■ Work item
Without changing a single word, restate the entries below.

■ Input data
>>>

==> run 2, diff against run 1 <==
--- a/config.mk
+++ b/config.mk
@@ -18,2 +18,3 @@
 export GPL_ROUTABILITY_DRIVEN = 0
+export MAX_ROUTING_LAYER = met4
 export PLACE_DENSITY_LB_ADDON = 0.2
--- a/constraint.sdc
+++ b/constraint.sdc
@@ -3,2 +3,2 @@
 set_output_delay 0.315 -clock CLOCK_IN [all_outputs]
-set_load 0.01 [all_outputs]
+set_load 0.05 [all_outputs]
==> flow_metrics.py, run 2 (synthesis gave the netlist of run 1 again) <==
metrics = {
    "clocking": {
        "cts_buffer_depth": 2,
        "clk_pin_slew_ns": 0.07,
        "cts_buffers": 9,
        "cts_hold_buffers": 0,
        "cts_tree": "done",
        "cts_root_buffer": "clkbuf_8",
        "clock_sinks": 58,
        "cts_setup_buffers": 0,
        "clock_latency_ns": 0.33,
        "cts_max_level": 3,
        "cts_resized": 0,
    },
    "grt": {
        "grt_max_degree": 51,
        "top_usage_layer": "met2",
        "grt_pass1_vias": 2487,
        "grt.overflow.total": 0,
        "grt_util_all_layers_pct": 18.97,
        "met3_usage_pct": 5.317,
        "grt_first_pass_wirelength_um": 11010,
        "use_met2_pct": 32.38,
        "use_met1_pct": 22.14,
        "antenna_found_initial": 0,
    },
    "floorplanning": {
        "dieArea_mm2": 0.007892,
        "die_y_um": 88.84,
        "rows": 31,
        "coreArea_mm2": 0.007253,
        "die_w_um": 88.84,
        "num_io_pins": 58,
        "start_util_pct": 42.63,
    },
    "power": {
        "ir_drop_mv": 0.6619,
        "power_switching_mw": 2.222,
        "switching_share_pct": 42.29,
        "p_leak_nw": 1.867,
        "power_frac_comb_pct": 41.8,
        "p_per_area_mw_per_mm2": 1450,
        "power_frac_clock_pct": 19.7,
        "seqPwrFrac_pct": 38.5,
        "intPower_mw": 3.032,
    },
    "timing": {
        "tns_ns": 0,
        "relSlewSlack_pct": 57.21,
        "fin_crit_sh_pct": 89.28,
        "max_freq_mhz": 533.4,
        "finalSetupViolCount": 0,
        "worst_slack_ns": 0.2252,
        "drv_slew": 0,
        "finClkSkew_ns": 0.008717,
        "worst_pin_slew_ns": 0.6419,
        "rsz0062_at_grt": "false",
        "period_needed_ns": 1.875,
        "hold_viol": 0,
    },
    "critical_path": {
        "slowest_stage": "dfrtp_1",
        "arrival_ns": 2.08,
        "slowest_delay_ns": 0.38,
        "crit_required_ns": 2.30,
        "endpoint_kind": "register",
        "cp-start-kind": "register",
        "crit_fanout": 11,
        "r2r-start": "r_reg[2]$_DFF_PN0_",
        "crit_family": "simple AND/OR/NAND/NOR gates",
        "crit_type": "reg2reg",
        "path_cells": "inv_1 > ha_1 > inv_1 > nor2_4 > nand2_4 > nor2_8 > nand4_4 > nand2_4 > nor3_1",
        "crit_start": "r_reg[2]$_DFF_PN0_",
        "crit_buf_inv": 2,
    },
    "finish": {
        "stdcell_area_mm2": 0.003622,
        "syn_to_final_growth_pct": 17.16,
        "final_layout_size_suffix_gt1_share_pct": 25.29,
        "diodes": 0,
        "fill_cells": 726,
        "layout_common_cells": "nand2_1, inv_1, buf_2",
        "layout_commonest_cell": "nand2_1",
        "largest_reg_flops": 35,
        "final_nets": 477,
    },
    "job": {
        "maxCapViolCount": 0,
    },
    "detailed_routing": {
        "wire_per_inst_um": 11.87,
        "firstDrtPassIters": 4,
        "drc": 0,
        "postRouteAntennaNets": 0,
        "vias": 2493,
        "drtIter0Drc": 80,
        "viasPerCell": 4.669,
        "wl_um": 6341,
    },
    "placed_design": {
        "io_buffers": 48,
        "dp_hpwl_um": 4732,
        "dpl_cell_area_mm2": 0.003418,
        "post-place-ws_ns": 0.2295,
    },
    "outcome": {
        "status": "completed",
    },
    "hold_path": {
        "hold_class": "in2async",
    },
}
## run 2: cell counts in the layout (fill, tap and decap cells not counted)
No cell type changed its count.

<<<

■ Solved exercise
==> run 2, diff against run 1 <==
--- a/config.mk
+++ b/config.mk
@@ -18,2 +18,3 @@
 export GPL_ROUTABILITY_DRIVEN = 0
+export MAX_ROUTING_LAYER = met4
 export PLACE_DENSITY_LB_ADDON = 0.2
--- a/constraint.sdc
+++ b/constraint.sdc
@@ -3,2 +3,2 @@
 set_output_delay 0.315 -clock CLOCK_IN [all_outputs]
-set_load 0.01 [all_outputs]
+set_load 0.05 [all_outputs]
==> flow_metrics.py, run 2 (synthesis gave the netlist of run 1 again) <==
metrics = {
    "clocking": {
        "cts_buffer_depth": 2,
        "clk_pin_slew_ns": 0.07,
        "cts_buffers": 9,
        "cts_hold_buffers": 0,
        "cts_tree": "done",
        "cts_root_buffer": "clkbuf_8",
        "clock_sinks": 58,
        "cts_setup_buffers": 0,
        "clock_latency_ns": 0.33,
        "cts_max_level": 3,
        "cts_resized": 0,
    },
    "grt": {
        "grt_max_degree": 51,
        "top_usage_layer": "met2",
        "grt_pass1_vias": 2487,
        "grt.overflow.total": 0,
        "grt_util_all_layers_pct": 18.97,
        "met3_usage_pct": 5.317,
        "grt_first_pass_wirelength_um": 11010,
        "use_met2_pct": 32.38,
        "use_met1_pct": 22.14,
        "antenna_found_initial": 0,
    },
    "floorplanning": {
        "dieArea_mm2": 0.007892,
        "die_y_um": 88.84,
        "rows": 31,
        "coreArea_mm2": 0.007253,
        "die_w_um": 88.84,
        "num_io_pins": 58,
        "start_util_pct": 42.63,
    },
    "power": {
        "ir_drop_mv": 0.6619,
        "power_switching_mw": 2.222,
        "switching_share_pct": 42.29,
        "p_leak_nw": 1.867,
        "power_frac_comb_pct": 41.8,
        "p_per_area_mw_per_mm2": 1450,
        "power_frac_clock_pct": 19.7,
        "seqPwrFrac_pct": 38.5,
        "intPower_mw": 3.032,
    },
    "timing": {
        "tns_ns": 0,
        "relSlewSlack_pct": 57.21,
        "fin_crit_sh_pct": 89.28,
        "max_freq_mhz": 533.4,
        "finalSetupViolCount": 0,
        "worst_slack_ns": 0.2252,
        "drv_slew": 0,
        "finClkSkew_ns": 0.008717,
        "worst_pin_slew_ns": 0.6419,
        "rsz0062_at_grt": "false",
        "period_needed_ns": 1.875,
        "hold_viol": 0,
    },
    "critical_path": {
        "slowest_stage": "dfrtp_1",
        "arrival_ns": 2.08,
        "slowest_delay_ns": 0.38,
        "crit_required_ns": 2.30,
        "endpoint_kind": "register",
        "cp-start-kind": "register",
        "crit_fanout": 11,
        "r2r-start": "r_reg[2]$_DFF_PN0_",
        "crit_family": "simple AND/OR/NAND/NOR gates",
        "crit_type": "reg2reg",
        "path_cells": "inv_1 > ha_1 > inv_1 > nor2_4 > nand2_4 > nor2_8 > nand4_4 > nand2_4 > nor3_1",
        "crit_start": "r_reg[2]$_DFF_PN0_",
        "crit_buf_inv": 2,
    },
    "finish": {
        "stdcell_area_mm2": 0.003622,
        "syn_to_final_growth_pct": 17.16,
        "final_layout_size_suffix_gt1_share_pct": 25.29,
        "diodes": 0,
        "fill_cells": 726,
        "layout_common_cells": "nand2_1, inv_1, buf_2",
        "layout_commonest_cell": "nand2_1",
        "largest_reg_flops": 35,
        "final_nets": 477,
    },
    "job": {
        "maxCapViolCount": 0,
    },
    "detailed_routing": {
        "wire_per_inst_um": 11.87,
        "firstDrtPassIters": 4,
        "drc": 0,
        "postRouteAntennaNets": 0,
        "vias": 2493,
        "drtIter0Drc": 80,
        "viasPerCell": 4.669,
        "wl_um": 6341,
    },
    "placed_design": {
        "io_buffers": 48,
        "dp_hpwl_um": 4732,
        "dpl_cell_area_mm2": 0.003418,
        "post-place-ws_ns": 0.2295,
    },
    "outcome": {
        "status": "completed",
    },
    "hold_path": {
        "hold_class": "in2async",
    },
}
## run 2: cell counts in the layout (fill, tap and decap cells not counted)
No cell type changed its count.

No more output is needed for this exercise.